Secteur bancaire : la BCE lève partiellement le gel des dividendes et des rachats d’actions
Dès le mois de janvier 2020, la BCE appelait les banques à « la prudence » au sujet des dividendes et des bonus des banquiers. Le ton est monté au mois d’avril avec un institut monétaire exigeant une « extrême modération » au niveau des rémunérations variables et des rachats d’actions, un message relayé par l’ABE qui a débouché sur un gel de ce type d’opérations.
Notez que ce genre d’injonction a les moyens de ses ambitions puisque « si nécessaire, le superviseur a le pouvoir de prendre des mesures envers chaque banque », comme rappelaient à l’époque deux spécialistes de l’ABE dans Les Echos.

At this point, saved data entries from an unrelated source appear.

`config.mk`:
```
export PLATFORM = sky130hd
export DESIGN_NAME = sensor_profile_classifier
export DESIGN_NICKNAME = d
export VERILOG_FILES = /design/src/rtl/spc_pkg.sv /design/src/rtl/spc_front.sv /design/src/rtl/spc_queue.sv /design/src/rtl/spc_back.sv /design/src/rtl/sensor_profile_classifier.sv
export VERILOG_INCLUDE_DIRS = /design/src /design/src/rtl
export SDC_FILE = /design/constraint.sdc
export NUM_CORES = 2
export LEC_CHECK = 0
export ABC_CLOCK_PERIOD_IN_PS = 6500
export BUFFER_PORTS_ARGS = -buffer_cell sky130_fd_sc_hd__buf_2
export CAP_MARGIN = 25
export CORE_ASPECT_RATIO = 0.7
export CORE_MARGIN = 2
export CORE_UTILIZATION = 40
export DETAILED_ROUTE_END_ITERATION = 6
export GPL_ROUTABILITY_DRIVEN = 0
export PLACE_DENSITY = 0.68
export SLEW_MARGIN = 10
export SYNTH_ARGS = -nofsm -noshare
export SYNTH_HDL_FRONTEND = slang
export SYNTH_SLANG_ARGS = --single-unit
```
`constraint.sdc`:
```
create_clock -name clk -period 6.5 [get_ports clk]
set_clock_uncertainty 0.2 [all_clocks]
set_input_delay 0.975 -clock clk [delete_from_list [all_inputs] [get_ports clk]]
set_output_delay 0.975 -clock clk [all_outputs]
set_load 0.03 [all_outputs]
```
`src/rtl/sensor_profile_classifier_macros.svh`:
```
// Assertion macros for the sensor profile classifier.
// Used by the top level; expects signals named clk and rst_n in scope.
`ifndef SENSOR_PROFILE_CLASSIFIER_MACROS_SVH
`define SENSOR_PROFILE_CLASSIFIER_MACROS_SVH

// Condition must hold in the same cycle as the trigger.
`define SPC_ASSERT_NOW(lbl, ante, cons, msg) \
  lbl: assert property (@(posedge clk) disable iff (!rst_n) (ante) |-> (cons)) \
    else $error(msg);

// Condition must hold in the cycle after the trigger.
`define SPC_ASSERT_NEXT(lbl, ante, cons, msg) \
  lbl: assert property (@(posedge clk) disable iff (!rst_n) (ante) |=> (cons)) \
    else $error(msg);

`endif

```
`src/rtl/spc_pkg.sv`:
```
// Shared types, widths, register codes and helpers of the sensor profile classifier.
// No dependencies; used by every RTL module of the block.
`default_nettype none

package spc_pkg;

  // Field widths.
  localparam int SAMPLE_W  = 12;
  localparam int CNT_W     = 9;
  localparam int SUM_W     = 21;
  localparam int PROF_W    = 43;
  localparam int PCOUNT_W  = 3;
  localparam int PIDX_W    = 2;
  localparam int REG_IDX_W = 3;
  localparam int PADDR_W   = 6;
  localparam int PDATA_W   = 64;

  // Lowest-sample tracker starts at full scale.
  localparam logic [SAMPLE_W-1:0] SAMPLE_FULL = '1;

  // Register codes (byte address is eight times the code).
  localparam logic [REG_IDX_W-1:0] REG_TRIGGER   = 3'd0;
  localparam logic [REG_IDX_W-1:0] REG_TOLERANCE = 3'd1;
  localparam logic [REG_IDX_W-1:0] REG_PCOUNT    = 3'd2;
  localparam logic [REG_IDX_W-1:0] REG_PROFILE0  = 3'd3;

  // Register reset values.
  localparam logic [SAMPLE_W-1:0] TRIGGER_RESET   = 12'd2048;
  localparam logic [SAMPLE_W-1:0] TOLERANCE_RESET = 12'd40;

  // Measurement queue geometry.
  localparam int Q_DEPTH = 2;
  localparam int Q_PTR_W = 1;

  // One finished measurement, passed from the front end to the classifier.
  typedef struct packed {
    logic                ovf;
    logic [SAMPLE_W-1:0] min_val;
    logic [CNT_W-1:0]    min_pos;
    logic [CNT_W-1:0]    count;
    logic [SUM_W-1:0]    sum;
  } meas_t;

  // One classification result.
  typedef struct packed {
    logic                matched;
    logic [PIDX_W-1:0]   pidx;
    logic                ovf;
    logic [SAMPLE_W-1:0] min_val;
    logic [CNT_W-1:0]    min_pos;
    logic [CNT_W-1:0]    count;
  } res_t;

  // Classifier settings shared by all profiles.
  typedef struct packed {
    logic [SAMPLE_W-1:0] tol;
    logic [PCOUNT_W-1:0] count;
  } cls_cfg_t;

  // Decoded profile register.
  typedef struct packed {
    logic                has_hole;
    logic [SAMPLE_W-1:0] avg;
    logic [SAMPLE_W-1:0] hole_min;
    logic [CNT_W-1:0]    hole_start;
    logic [CNT_W-1:0]    hole_stop;
  } prof_t;

  // Classifier sequencer states.
  typedef enum logic [3:0] {
    B_IDLE = 4'b0001,
    B_MUL  = 4'b0010,
    B_CMP  = 4'b0100,
    B_OUT  = 4'b1000
  } back_state_t;

  // Split a profile register into its fields.
  function automatic prof_t unpack_profile(input logic [PROF_W-1:0] p);
    prof_t f;
    f.has_hole   = p[0];
    f.avg        = p[12:1];
    f.hole_min   = p[24:13];
    f.hole_start = p[33:25];
    f.hole_stop  = p[42:34];
    return f;
  endfunction

endpackage

`default_nettype wire

```
`src/rtl/spc_front.sv`:
```
// Front end: accepts samples, detects start and end of a measurement and tracks
// count, sum and first minimum. Depends on spc_pkg.
`default_nettype none

module spc_front #(
  parameter int MAX_SAMPLES = 400
) (
  input  wire logic                           clk,
  input  wire logic                           rst_n,
  input  wire logic                           in_valid,
  output logic                                in_stall,
  input  wire logic [spc_pkg::SAMPLE_W-1:0]   in_sample,
  input  wire logic [spc_pkg::SAMPLE_W-1:0]   trigger_level,
  input  wire logic                           q_full,
  output logic                                q_push,
  output spc_pkg::meas_t                      q_rec
);

  logic                          meas_r, meas_nxt;
  logic [spc_pkg::SUM_W-1:0]     sum_r, sum_nxt;
  logic [spc_pkg::CNT_W-1:0]     cnt_r, cnt_nxt;
  logic [spc_pkg::SAMPLE_W-1:0]  low_r, low_nxt;
  logic [spc_pkg::CNT_W-1:0]     lowpos_r, lowpos_nxt;

  logic                          accept;
  logic                          active;
  logic                          new_min;
  logic [spc_pkg::SAMPLE_W-1:0]  min_val;
  logic [spc_pkg::CNT_W-1:0]     min_pos;
  logic [spc_pkg::CNT_W-1:0]     cnt_inc;
  logic [spc_pkg::SUM_W-1:0]     sum_inc;
  logic                          hit_end;
  logic                          hit_limit;

  // A transaction is refused only while the measurement queue is full.
  assign in_stall = q_full;
  assign accept   = in_valid && !q_full;

  // Per-sample updates of the running measurement.
  always_comb begin
    active    = meas_r || (in_sample < trigger_level);
    new_min   = (cnt_r == '0) || (in_sample < low_r);
    min_val   = new_min ? in_sample : low_r;
    min_pos   = new_min ? cnt_r : lowpos_r;
    cnt_inc   = cnt_r + 1'b1;
    sum_inc   = sum_r + spc_pkg::SUM_W'(in_sample);
    hit_end   = in_sample > trigger_level;
    hit_limit = cnt_inc >= spc_pkg::CNT_W'(MAX_SAMPLES);

    q_rec.ovf     = !hit_end && hit_limit;
    q_rec.min_val = min_val;
    q_rec.min_pos = min_pos;
    q_rec.count   = cnt_inc;
    q_rec.sum     = sum_inc;

    q_push     = 1'b0;
    meas_nxt   = meas_r;
    sum_nxt    = sum_r;
    cnt_nxt    = cnt_r;
    low_nxt    = low_r;
    lowpos_nxt = lowpos_r;

    if (accept && active) begin
      if (hit_end || hit_limit) begin
        // Measurement complete: hand it over and clear the tracker.
        q_push     = 1'b1;
        meas_nxt   = 1'b0;
        sum_nxt    = '0;
        cnt_nxt    = '0;
        low_nxt    = spc_pkg::SAMPLE_FULL;
        lowpos_nxt = '0;
      end else begin
        meas_nxt   = 1'b1;
        sum_nxt    = sum_inc;
        cnt_nxt    = cnt_inc;
        low_nxt    = min_val;
        lowpos_nxt = min_pos;
      end
    end
  end

  // Measurement state registers.
  always_ff @(posedge clk) begin
    if (!rst_n) begin
      meas_r   <= 1'b0;
      sum_r    <= '0;
      cnt_r    <= '0;
      low_r    <= spc_pkg::SAMPLE_FULL;
      lowpos_r <= '0;
    end else begin
      meas_r   <= meas_nxt;
      sum_r    <= sum_nxt;
      cnt_r    <= cnt_nxt;
      low_r    <= low_nxt;
      lowpos_r <= lowpos_nxt;
    end
  end

endmodule

`default_nettype wire

```
`src/rtl/spc_queue.sv`:
```
// Short queue of finished measurements between the front end and the classifier.
// Depends on spc_pkg.
`default_nettype none

module spc_queue (
  input  wire logic    clk,
  input  wire logic    rst_n,
  input  wire logic    push,
  input  wire spc_pkg::meas_t wr_data,
  input  wire logic    pop,
  output spc_pkg::meas_t rd_data,
  output logic         empty,
  output logic         full
);

  spc_pkg::meas_t                 slot_r [spc_pkg::Q_DEPTH];
  logic [spc_pkg::Q_PTR_W-1:0]    wr_ptr_r, wr_ptr_nxt;
  logic [spc_pkg::Q_PTR_W-1:0]    rd_ptr_r, rd_ptr_nxt;
  logic [spc_pkg::Q_PTR_W:0]      fill_r, fill_nxt;

  assign empty   = (fill_r == '0);
  assign full    = (fill_r == (spc_pkg::Q_PTR_W + 1)'(spc_pkg::Q_DEPTH));
  assign rd_data = slot_r[rd_ptr_r];

  // Pointer and fill level updates.
  always_comb begin
    wr_ptr_nxt = wr_ptr_r;
    rd_ptr_nxt = rd_ptr_r;
    fill_nxt   = fill_r;
    if (push) begin
      wr_ptr_nxt = wr_ptr_r + 1'b1;
    end
    if (pop) begin
      rd_ptr_nxt = rd_ptr_r + 1'b1;
    end
    if (push && !pop) begin
      fill_nxt = fill_r + 1'b1;
    end else if (pop && !push) begin
      fill_nxt = fill_r - 1'b1;
    end
  end

  always_ff @(posedge clk) begin
    if (!rst_n) begin
      wr_ptr_r <= '0;
      rd_ptr_r <= '0;
      fill_r   <= '0;
    end else begin
      wr_ptr_r <= wr_ptr_nxt;
      rd_ptr_r <= rd_ptr_nxt;
      fill_r   <= fill_nxt;
    end
  end

  // Payload slots carry no reset.
  always_ff @(posedge clk) begin
    if (push) begin
      slot_r[wr_ptr_r] <= wr_data;
    end
  end

endmodule

`default_nettype wire

```
`src/rtl/spc_back.sv`:
```
// Classifier: walks the profiles in order for one measurement and holds the
// result in an output register. Depends on spc_pkg.
`default_nettype none

module spc_back #(
  parameter int NUM_PROFILES = 4
) (
  input  wire logic                                        clk,
  input  wire logic                                        rst_n,
  input  wire spc_pkg::cls_cfg_t                           cfg,
  input  wire logic [NUM_PROFILES-1:0][spc_pkg::PROF_W-1:0] profiles,
  input  wire logic                                        q_empty,
  input  wire spc_pkg::meas_t                              q_data,
  output logic                                             q_pop,
  output logic                                             out_valid,
  input  wire logic                                        out_stall,
  output spc_pkg::res_t                                    result
);

  spc_pkg::back_state_t          state_r, state_nxt;
  spc_pkg::meas_t                rec_r, rec_nxt;
  spc_pkg::res_t                 res_r, res_nxt;
  logic [spc_pkg::PIDX_W-1:0]    idx_r, idx_nxt;
  logic [spc_pkg::PIDX_W-1:0]    last_r, last_nxt;
  logic [spc_pkg::SUM_W-1:0]     target_r, target_nxt;
  logic [spc_pkg::SUM_W-1:0]     limit_r, limit_nxt;

  logic [spc_pkg::PCOUNT_W-1:0]  n_used;
  logic [spc_pkg::PROF_W-1:0]    prof_sel;
  spc_pkg::prof_t                pf;
  logic [spc_pkg::SUM_W-1:0]     diff;
  logic                          avg_ok;
  logic [spc_pkg::SAMPLE_W:0]    depth_limit;
  logic                          hole_ok;

  assign out_valid = (state_r == spc_pkg::B_OUT);
  assign result    = res_r;

  // Profiles beyond the built number are never checked.
  assign n_used = (cfg.count > spc_pkg::PCOUNT_W'(NUM_PROFILES))
                  ? spc_pkg::PCOUNT_W'(NUM_PROFILES) : cfg.count;

  // Select the profile under test.
  always_comb begin
    prof_sel = '0;
    for (int i = 0; i < NUM_PROFILES; i++) begin
      if (idx_r == spc_pkg::PIDX_W'(i)) begin
        prof_sel = profiles[i];
      end
    end
  end

  assign pf = spc_pkg::unpack_profile(prof_sel);

  // Average test against the registered products, and the hole test.
  assign diff        = (rec_r.sum > target_r) ? (rec_r.sum - target_r)
                                              : (target_r - rec_r.sum);
  assign avg_ok      = diff <= limit_r;
  assign depth_limit = {1'b0, pf.hole_min} + {1'b0, cfg.tol};
  assign hole_ok     = ({1'b0, rec_r.min_val} <= depth_limit) &&
                       (rec_r.min_pos >= pf.hole_start) &&
                       (rec_r.min_pos <= pf.hole_stop);

  // Profile walk sequencer.
  always_comb begin
    state_nxt  = state_r;
    rec_nxt    = rec_r;
    res_nxt    = res_r;
    idx_nxt    = idx_r;
    last_nxt   = last_r;
    target_nxt = target_r;
    limit_nxt  = limit_r;
    q_pop      = 1'b0;

    case (state_r)
      spc_pkg::B_IDLE: begin
        if (!q_empty) begin
          q_pop           = 1'b1;
          rec_nxt         = q_data;
          idx_nxt         = '0;
          last_nxt        = spc_pkg::PIDX_W'(n_used - 1'b1);
          res_nxt.matched = 1'b0;
          res_nxt.pidx    = '0;
          res_nxt.ovf     = q_data.ovf;
          res_nxt.min_val = q_data.min_val;
          res_nxt.min_pos = q_data.min_pos;
          res_nxt.count   = q_data.count;
          state_nxt       = (n_used == '0) ? spc_pkg::B_OUT : spc_pkg::B_MUL;
        end
      end
      spc_pkg::B_MUL: begin
        target_nxt = spc_pkg::SUM_W'(pf.avg) * spc_pkg::SUM_W'(rec_r.count);
        limit_nxt  = spc_pkg::SUM_W'(cfg.tol) * spc_pkg::SUM_W'(rec_r.count);
        state_nxt  = spc_pkg::B_CMP;
      end
      spc_pkg::B_CMP: begin
        if (!avg_ok) begin
          if (idx_r == last_r) begin
            state_nxt = spc_pkg::B_OUT;
          end else begin
            idx_nxt   = idx_r + 1'b1;
            state_nxt = spc_pkg::B_MUL;
          end
        end else begin
          // The first profile whose average fits decides the result.
          if (!pf.has_hole || hole_ok) begin
            res_nxt.matched = 1'b1;
            res_nxt.pidx    = idx_r;
          end
          state_nxt = spc_pkg::B_OUT;
        end
      end
      spc_pkg::B_OUT: begin
        if (!out_stall) begin
          state_nxt = spc_pkg::B_IDLE;
        end
      end
      default: begin
        state_nxt = spc_pkg::B_IDLE;
      end
    endcase
  end

  always_ff @(posedge clk) begin
    if (!rst_n) begin
      state_r <= spc_pkg::B_IDLE;
    end else begin
      state_r <= state_nxt;
    end
  end

  // Working and result registers carry no reset.
  always_ff @(posedge clk) begin
    rec_r    <= rec_nxt;
    res_r    <= res_nxt;
    idx_r    <= idx_nxt;
    last_r   <= last_nxt;
    target_r <= target_nxt;
    limit_r  <= limit_nxt;
  end

endmodule

`default_nettype wire

```
`src/rtl/sensor_profile_classifier.sv`:
```
// Sensor profile classifier: one sample is taken per cycle unless the two-entry queue is full.
// With the classifier idle, the ending sample's measurement is queued and popped, then each
// profile walked takes a multiply step and a compare step before out_valid rises.
// The next measurement is popped only after the result has left the output state.
// Reset is synchronous, active low: configuration registers return to defaults, any open
// measurement and any queued measurement are dropped; no clearing pass is needed.
`default_nettype none
`include "sensor_profile_classifier_macros.svh"

module sensor_profile_classifier #(
  parameter int MAX_SAMPLES  = 400,
  parameter int NUM_PROFILES = 4
) (
  input  wire logic                            clk,
  input  wire logic                            rst_n,
  // Sample channel
  input  wire logic                            in_valid,
  output logic                                 in_stall,
  input  wire logic [spc_pkg::SAMPLE_W-1:0]    in_sample,
  // Result channel
  output logic                                 out_valid,
  input  wire logic                            out_stall,
  output logic                                 out_matched,
  output logic [spc_pkg::PIDX_W-1:0]           out_profile_index,
  output logic                                 out_overflow,
  output logic [spc_pkg::SAMPLE_W-1:0]         out_minimum_value,
  output logic [spc_pkg::CNT_W-1:0]            out_minimum_position,
  output logic [spc_pkg::CNT_W-1:0]            out_sample_count,
  // Register port
  input  wire logic                            psel,
  input  wire logic                            penable,
  input  wire logic                            pwrite,
  input  wire logic [spc_pkg::PADDR_W-1:0]     paddr,
  input  wire logic [spc_pkg::PDATA_W-1:0]     pwdata,
  output logic [spc_pkg::PDATA_W-1:0]          prdata,
  output logic                                 pready
);

  logic [spc_pkg::SAMPLE_W-1:0]                trigger_r;
  logic [spc_pkg::SAMPLE_W-1:0]                tol_r;
  logic [spc_pkg::PCOUNT_W-1:0]                pcount_r;
  logic [NUM_PROFILES-1:0][spc_pkg::PROF_W-1:0] profiles_r;

  logic                                        wr_en;
  logic [spc_pkg::REG_IDX_W-1:0]               reg_sel;
  spc_pkg::cls_cfg_t                           cls_cfg;

  logic                                        q_push;
  logic                                        q_pop;
  logic                                        q_empty;
  logic                                        q_full;
  spc_pkg::meas_t                              q_wr;
  spc_pkg::meas_t                              q_rd;
  spc_pkg::res_t                               result;

  // Register port decode; every transaction completes at once.
  assign pready  = 1'b1;
  assign wr_en   = psel && penable && pwrite;
  assign reg_sel = paddr[spc_pkg::PADDR_W-1:3];

  always_ff @(posedge clk) begin
    if (!rst_n) begin
      trigger_r  <= spc_pkg::TRIGGER_RESET;
      tol_r      <= spc_pkg::TOLERANCE_RESET;
      pcount_r   <= '0;
      profiles_r <= '0;
    end else if (wr_en) begin
      case (reg_sel)
        spc_pkg::REG_TRIGGER:   trigger_r <= pwdata[spc_pkg::SAMPLE_W-1:0];
        spc_pkg::REG_TOLERANCE: tol_r     <= pwdata[spc_pkg::SAMPLE_W-1:0];
        spc_pkg::REG_PCOUNT:    pcount_r  <= pwdata[spc_pkg::PCOUNT_W-1:0];
        default: begin
          for (int i = 0; i < NUM_PROFILES; i++) begin
            if (reg_sel == spc_pkg::REG_PROFILE0 + spc_pkg::REG_IDX_W'(i)) begin
              profiles_r[i] <= pwdata[spc_pkg::PROF_W-1:0];
            end
          end
        end
      endcase
    end
  end

  // Register read-back.
  always_comb begin
    prdata = '0;
    case (reg_sel)
      spc_pkg::REG_TRIGGER:   prdata = spc_pkg::PDATA_W'(trigger_r);
      spc_pkg::REG_TOLERANCE: prdata = spc_pkg::PDATA_W'(tol_r);
      spc_pkg::REG_PCOUNT:    prdata = spc_pkg::PDATA_W'(pcount_r);
      default: begin
        for (int i = 0; i < NUM_PROFILES; i++) begin
          if (reg_sel == spc_pkg::REG_PROFILE0 + spc_pkg::REG_IDX_W'(i)) begin
            prdata = spc_pkg::PDATA_W'(profiles_r[i]);
          end
        end
      end
    endcase
  end

  assign cls_cfg.tol   = tol_r;
  assign cls_cfg.count = pcount_r;

  // Measurement front end.
  spc_front #(
    .MAX_SAMPLES (MAX_SAMPLES)
  ) u_front (
    .clk           (clk),
    .rst_n         (rst_n),
    .in_valid      (in_valid),
    .in_stall      (in_stall),
    .in_sample     (in_sample),
    .trigger_level (trigger_r),
    .q_full        (q_full),
    .q_push        (q_push),
    .q_rec         (q_wr)
  );

  // Queue of finished measurements.
  spc_queue u_queue (
    .clk     (clk),
    .rst_n   (rst_n),
    .push    (q_push),
    .wr_data (q_wr),
    .pop     (q_pop),
    .rd_data (q_rd),
    .empty   (q_empty),
    .full    (q_full)
  );

  // Profile classifier.
  spc_back #(
    .NUM_PROFILES (NUM_PROFILES)
  ) u_back (
    .clk       (clk),
    .rst_n     (rst_n),
    .cfg       (cls_cfg),
    .profiles  (profiles_r),
    .q_empty   (q_empty),
    .q_data    (q_rd),
    .q_pop     (q_pop),
    .out_valid (out_valid),
    .out_stall (out_stall),
    .result    (result)
  );

  assign out_matched          = result.matched;
  assign out_profile_index    = result.pidx;
  assign out_overflow         = result.ovf;
  assign out_minimum_value    = result.min_val;
  assign out_minimum_position = result.min_pos;
  assign out_sample_count     = result.count;

  // Design checks.
  `SPC_ASSERT_NOW(a_no_push_when_full, q_push, !q_full, "measurement pushed into a full queue")
  `SPC_ASSERT_NEXT(a_push_fills_queue, q_push && !q_pop, !q_empty, "pushed measurement was lost")
  `SPC_ASSERT_NOW(a_min_inside, out_valid, out_minimum_position < out_sample_count,
                  "minimum position outside the measurement")
  `SPC_ASSERT_NOW(a_unknown_index, out_valid && !out_matched, out_profile_index == '0,
                  "unknown part reported with a profile index")

endmodule

`default_nettype wire

```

Avec l’arrivée des premiers vaccins, la tension est quelque peu retombée le 15 décembre au sujet des dividendes et des rachats d’actions. Les banques de la Zone euro peuvent désormais procéder à ce type d’opérations à condition qu’elles soient « bénéficiaires et [qu’elles aient] des trajectoires solides en termes de bilan », souligne la BCE dans un communiqué. Le dégel n’est donc que partiel et restera soumis à des règles très strictes en matière de fonds propres, et ce jusqu’au 30 septembre 2021. Les bonus doivent quant à eux toujours faire l’objet d’une « modération extrême ».
Cet assouplissement est le signe que la BCE et l’ABE considèrent que le niveau d’incertitude sur l’activité économique est en baisse.
Tout n’est cependant pas si simple.
Dans un prochain billet, je vous montrerai que les autorités monétaires européennes sont en même temps aussi inquiètes qu’un couple de pondeuses qui verraient le renard se glisser dans le poulailler.